HOW TO COMPLETE THIS TASK:
Find the line with "n_state = mer_pkg::ST_R2D;" in the records below. Copy it and every line after it, up to and including the line with "n_m_tlast = n_y[YW-1];".

=== Section Start ===

--- src/rtl/core/mer_engine.sv ---
// Back end: walk sequencer, shared multiplier and output register.
// Depends on mer_pkg (states, phases, queue head struct).
module mer_engine #(
    parameter int COORD_BITS  = mer_pkg::COORD_BITS,
    parameter int RADIUS_BITS = mer_pkg::RADIUS_BITS,
    parameter int TDATA_W     = ((4 * (COORD_BITS + 2) + 7) / 8) * 8
) (
    input  logic                     i_clk,
    input  logic                     i_rst_n,
    input  mer_pkg::t_qhead          i_head,
    output logic                     o_pop,
    input  logic [COORD_BITS-1:0]    i_center_x,
    input  logic [COORD_BITS-1:0]    i_center_y,
    input  logic [RADIUS_BITS-1:0]   i_radius_y,
    input  logic [2*RADIUS_BITS-1:0] i_rx2,
    input  logic [2*RADIUS_BITS-1:0] i_ry2,
    output logic                     o_m_tvalid,
    input  logic                     i_m_tready,
    output logic [TDATA_W-1:0]       o_m_tdata,
    output logic                     o_m_tuser,
    output logic                     o_m_tlast
);

    localparam int OW  = COORD_BITS + 2;               // output coordinate
    localparam int YW  = RADIUS_BITS + 2;              // signed y offset
    localparam int SW  = 3 * RADIUS_BITS + 3;          // signed slope
    localparam int MA  = (2 * RADIUS_BITS > COORD_BITS + 1) ?
                         2 * RADIUS_BITS : COORD_BITS + 1;
    localparam int MB  = (COORD_BITS + 1 > YW) ? 2 * (COORD_BITS + 1) : 2 * YW;
    localparam int PW  = MA + MB;                      // product
    localparam int DW  = 2 * RADIUS_BITS + MB + 4;     // signed decision, scaled by 4
    localparam int EW  = OW + YW;                      // y coordinate sum

    // Registers
    mer_pkg::t_eng_state      r_state, n_state;
    mer_pkg::t_phase          r_phase, n_phase;
    logic                     r_br, n_br;
    logic [COORD_BITS-1:0]    r_x, n_x;
    logic signed [YW-1:0]     r_y, n_y;
    logic signed [SW-1:0]     r_sx, n_sx;
    logic signed [SW-1:0]     r_sy, n_sy;
    logic signed [DW-1:0]     r_dec, n_dec;
    logic signed [DW-1:0]     r_acc, n_acc;
    logic [MB-1:0]            r_tmp, n_tmp;
    logic [PW-1:0]            r_prod;
    logic                     r_m_tvalid, n_m_tvalid;
    logic [TDATA_W-1:0]       r_m_tdata, n_m_tdata;
    logic                     r_m_tuser, n_m_tuser;
    logic                     r_m_tlast, n_m_tlast;

    // Datapath helpers
    logic [MA-1:0]            mul_a;
    logic [MB-1:0]            mul_b;
    logic [COORD_BITS:0]      tx;
    logic signed [YW-1:0]     ty;
    logic [YW-1:0]            ty_abs;
    logic [SW:0]              slope_diff;
    logic                     out_free;
    logic [OW-1:0]            x_plus, x_minus, y_plus, y_minus;
    logic [EW-1:0]            y_sum, y_dif;
    logic signed [SW-1:0]     sel_a, sel_b, sel_c;
    logic signed [DW-1:0]     step_sum;

    // Coordinates of the current offset
    always_comb begin
        x_plus  = OW'(i_center_x) + OW'(r_x);
        x_minus = OW'(i_center_x) - OW'(r_x);
        y_sum   = EW'(i_center_y) + EW'(r_y);
        y_dif   = EW'(i_center_y) - EW'(r_y);
        y_plus  = y_sum[OW-1:0];
        y_minus = y_dif[OW-1:0];
    end

    // Region-two seed operands, region test and output-free check
    always_comb begin
        tx         = {r_x, 1'b1};
        ty         = r_y - YW'(1);
        ty_abs     = ty[YW-1] ? YW'(-ty) : YW'(ty);
        slope_diff = {r_sx[SW-1], r_sx} - {r_sy[SW-1], r_sy};
        out_free   = !r_m_tvalid || i_m_tready;
    end

    // Decision update terms: picked by phase and branch taken in the step
    always_comb begin
        sel_a = r_sx;
        sel_b = r_sy;
        sel_c = SW'(i_ry2);
        if (r_phase == mer_pkg::PH_R1) begin
            if (r_br) begin
                sel_b = '0;
            end
        end else begin
            sel_c = SW'(i_rx2);
            if (r_br) begin
                sel_a = '0;
            end
        end
        step_sum = DW'(sel_a) - DW'(sel_b) + DW'(sel_c);
    end

    // Sequencer: next state, datapath updates and multiplier operands
    always_comb begin
        n_state    = r_state;
        n_phase    = r_phase;
        n_br       = r_br;
        n_x        = r_x;
        n_y        = r_y;
        n_sx       = r_sx;
        n_sy       = r_sy;
        n_dec      = r_dec;
        n_acc      = r_acc;
        n_tmp      = r_tmp;
        n_m_tvalid = r_m_tvalid && !i_m_tready;
        n_m_tdata  = r_m_tdata;
        n_m_tuser  = r_m_tuser;
        n_m_tlast  = r_m_tlast;
        mul_a      = '0;
        mul_b      = '0;
        o_pop      = 1'b0;

        case (r_state)
            mer_pkg::ST_IDLE: begin
                if (i_head.valid) begin
                    o_pop = 1'b1;
                    if (i_head.restart) begin
                        mul_a   = MA'(i_rx2);
                        mul_b   = MB'(i_radius_y);
                        n_state = mer_pkg::ST_INIT;
                    end else begin
                        n_state = mer_pkg::ST_CHECK;
                    end
                end
            end
            // New ellipse at the top point; r_prod = rx^2 * ry
            mer_pkg::ST_INIT: begin
                n_x     = '0;
                n_y     = YW'(i_radius_y);
                n_sx    = '0;
                n_sy    = SW'({r_prod, 1'b0});
                n_dec   = (DW'(i_ry2) << 2) - (DW'(r_prod) << 2) + DW'(i_rx2);
                n_phase = mer_pkg::PH_R1;
                n_state = mer_pkg::ST_CHECK;
            end
            mer_pkg::ST_CHECK: begin
                n_state = mer_pkg::ST_EMIT;
                case (r_phase)
                    mer_pkg::PH_R1: begin
                        if (!slope_diff[SW]) begin
                            mul_a   = MA'(tx);
                            mul_b   = MB'(tx);
                            n_state = mer_pkg::ST_R2A;
                        end
                    end
                    mer_pkg::PH_R2: begin
                        if (r_y[YW-1]) begin
                            n_phase = mer_pkg::PH_DONE;
                        end
                    end
                    default: begin
                        n_phase = mer_pkg::PH_DONE;
                    end
                endcase
            end
            // Region-two seed: ry^2*tx^2 + 4*rx^2*ty^2 - 4*rx^2*ry^2
            mer_pkg::ST_R2A: begin
                n_tmp   = r_prod[MB-1:0];
                mul_a   = MA'(ty_abs);
                mul_b   = MB'(ty_abs);
                n_state = mer_pkg::ST_R2B;
            end
            mer_pkg::ST_R2B: begin
                n_tmp   = r_prod[MB-1:0];
                mul_a   = MA'(i_ry2);
                mul_b   = r_tmp;
                n_state = mer_pkg::ST_R2C;
            end
            mer_pkg::ST_R2C: begin
                n_acc   = DW'(r_prod);
                mul_a   = MA'(i_rx2);
                mul_b   = r_tmp;
                n_state = mer_pkg::ST_R2D;
            end
            mer_pkg::ST_R2D: begin
                n_acc   = r_acc + (DW'(r_prod) << 2);
                mul_a   = MA'(i_rx2);
                mul_b   = MB'(i_ry2);
                n_state = mer_pkg::ST_R2E;
            end
            mer_pkg::ST_R2E: begin
                n_dec   = r_acc - (DW'(r_prod) << 2);
                n_phase = mer_pkg::PH_R2;
                n_state = mer_pkg::ST_CHECK;
            end
            // Emit the four points and move the offsets and slopes; a finished walk emits an empty item
            mer_pkg::ST_EMIT: begin
                if (out_free) begin
                    n_m_tvalid = 1'b1;
                    if (r_phase == mer_pkg::PH_R1) begin
                        n_x  = r_x + 1'b1;
                        n_sx = r_sx + SW'({i_ry2, 1'b0});
                        n_br = r_dec[DW-1];
                        if (!r_dec[DW-1]) begin
                            n_y  = r_y - YW'(1);
                            n_sy = r_sy - SW'({i_rx2, 1'b0});
                        end
                        n_state = mer_pkg::ST_STEP;
                    end else if (r_phase == mer_pkg::PH_R2) begin
                        n_y  = r_y - YW'(1);
                        n_sy = r_sy - SW'({i_rx2, 1'b0});
                        n_br = !r_dec[DW-1] && (r_dec != '0);
                        if (r_dec[DW-1] || (r_dec == '0)) begin
                            n_x  = r_x + 1'b1;
                            n_sx = r_sx + SW'({i_ry2, 1'b0});
                        end
                        n_state = mer_pkg::ST_STEP;
                    end else begin
                        n_state = mer_pkg::ST_IDLE;
                    end
                    if (r_phase == mer_pkg::PH_R1 || r_phase == mer_pkg::PH_R2) begin
                        n_m_tdata = TDATA_W'({y_minus, y_plus, x_minus, x_plus});
                        n_m_tuser = 1'b1;
                        n_m_tlast = n_y[YW-1];
                    end else begin
                        n_m_tdata = '0;
                        n_m_tuser = 1'b0;
                        n_m_tlast = 1'b0;
                    end
                end
            end
            // Decision update from the new slopes
            mer_pkg::ST_STEP: begin
                n_dec   = r_dec + (step_sum <<< 2);
                n_state = mer_pkg::ST_IDLE;
            end
            default: begin
                n_state = mer_pkg::ST_IDLE;
            end
        endcase
    end

    // Control state
    always_ff @(posedge i_clk) begin
        if (!i_rst_n) begin
            r_state    <= mer_pkg::ST_IDLE;
            r_phase    <= mer_pkg::PH_DONE;
            r_m_tvalid <= 1'b0;
        end else begin
            r_state    <= n_state;
            r_phase    <= n_phase;
            r_m_tvalid <= n_m_tvalid;
        end
    end

    // Walk registers, shared multiplier and output payload
    always_ff @(posedge i_clk) begin
        r_br      <= n_br;
        r_x       <= n_x;
        r_y       <= n_y;
        r_sx      <= n_sx;
        r_sy      <= n_sy;
        r_dec     <= n_dec;
        r_acc     <= n_acc;
        r_tmp     <= n_tmp;
        r_prod    <= PW'(mul_a) * PW'(mul_b);
        r_m_tdata <= n_m_tdata;
        r_m_tuser <= n_m_tuser;
        r_m_tlast <= n_m_tlast;
    end

    assign o_m_tvalid = r_m_tvalid;
    assign o_m_tdata  = r_m_tdata;
    assign o_m_tuser  = r_m_tuser;
    assign o_m_tlast  = r_m_tlast;

endmodule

=== Section End ===

COMPLETED EXERCISE:
                n_state = mer_pkg::ST_R2D;
            end
            mer_pkg::ST_R2D: begin
                n_acc   = r_acc + (DW'(r_prod) << 2);
                mul_a   = MA'(i_rx2);
                mul_b   = MB'(i_ry2);
                n_state = mer_pkg::ST_R2E;
            end
            mer_pkg::ST_R2E: begin
                n_dec   = r_acc - (DW'(r_prod) << 2);
                n_phase = mer_pkg::PH_R2;
                n_state = mer_pkg::ST_CHECK;
            end
            // Emit the four points and move the offsets and slopes; a finished walk emits an empty item
            mer_pkg::ST_EMIT: begin
                if (out_free) begin
                    n_m_tvalid = 1'b1;
                    if (r_phase == mer_pkg::PH_R1) begin
                        n_x  = r_x + 1'b1;
                        n_sx = r_sx + SW'({i_ry2, 1'b0});
                        n_br = r_dec[DW-1];
                        if (!r_dec[DW-1]) begin
                            n_y  = r_y - YW'(1);
                            n_sy = r_sy - SW'({i_rx2, 1'b0});
                        end
                        n_state = mer_pkg::ST_STEP;
                    end else if (r_phase == mer_pkg::PH_R2) begin
                        n_y  = r_y - YW'(1);
                        n_sy = r_sy - SW'({i_rx2, 1'b0});
                        n_br = !r_dec[DW-1] && (r_dec != '0);
                        if (r_dec[DW-1] || (r_dec == '0)) begin
                            n_x  = r_x + 1'b1;
                            n_sx = r_sx + SW'({i_ry2, 1'b0});
                        end
                        n_state = mer_pkg::ST_STEP;
                    end else begin
                        n_state = mer_pkg::ST_IDLE;
                    end
                    if (r_phase == mer_pkg::PH_R1 || r_phase == mer_pkg::PH_R2) begin
                        n_m_tdata = TDATA_W'({y_minus, y_plus, x_minus, x_plus});
                        n_m_tuser = 1'b1;
                        n_m_tlast = n_y[YW-1];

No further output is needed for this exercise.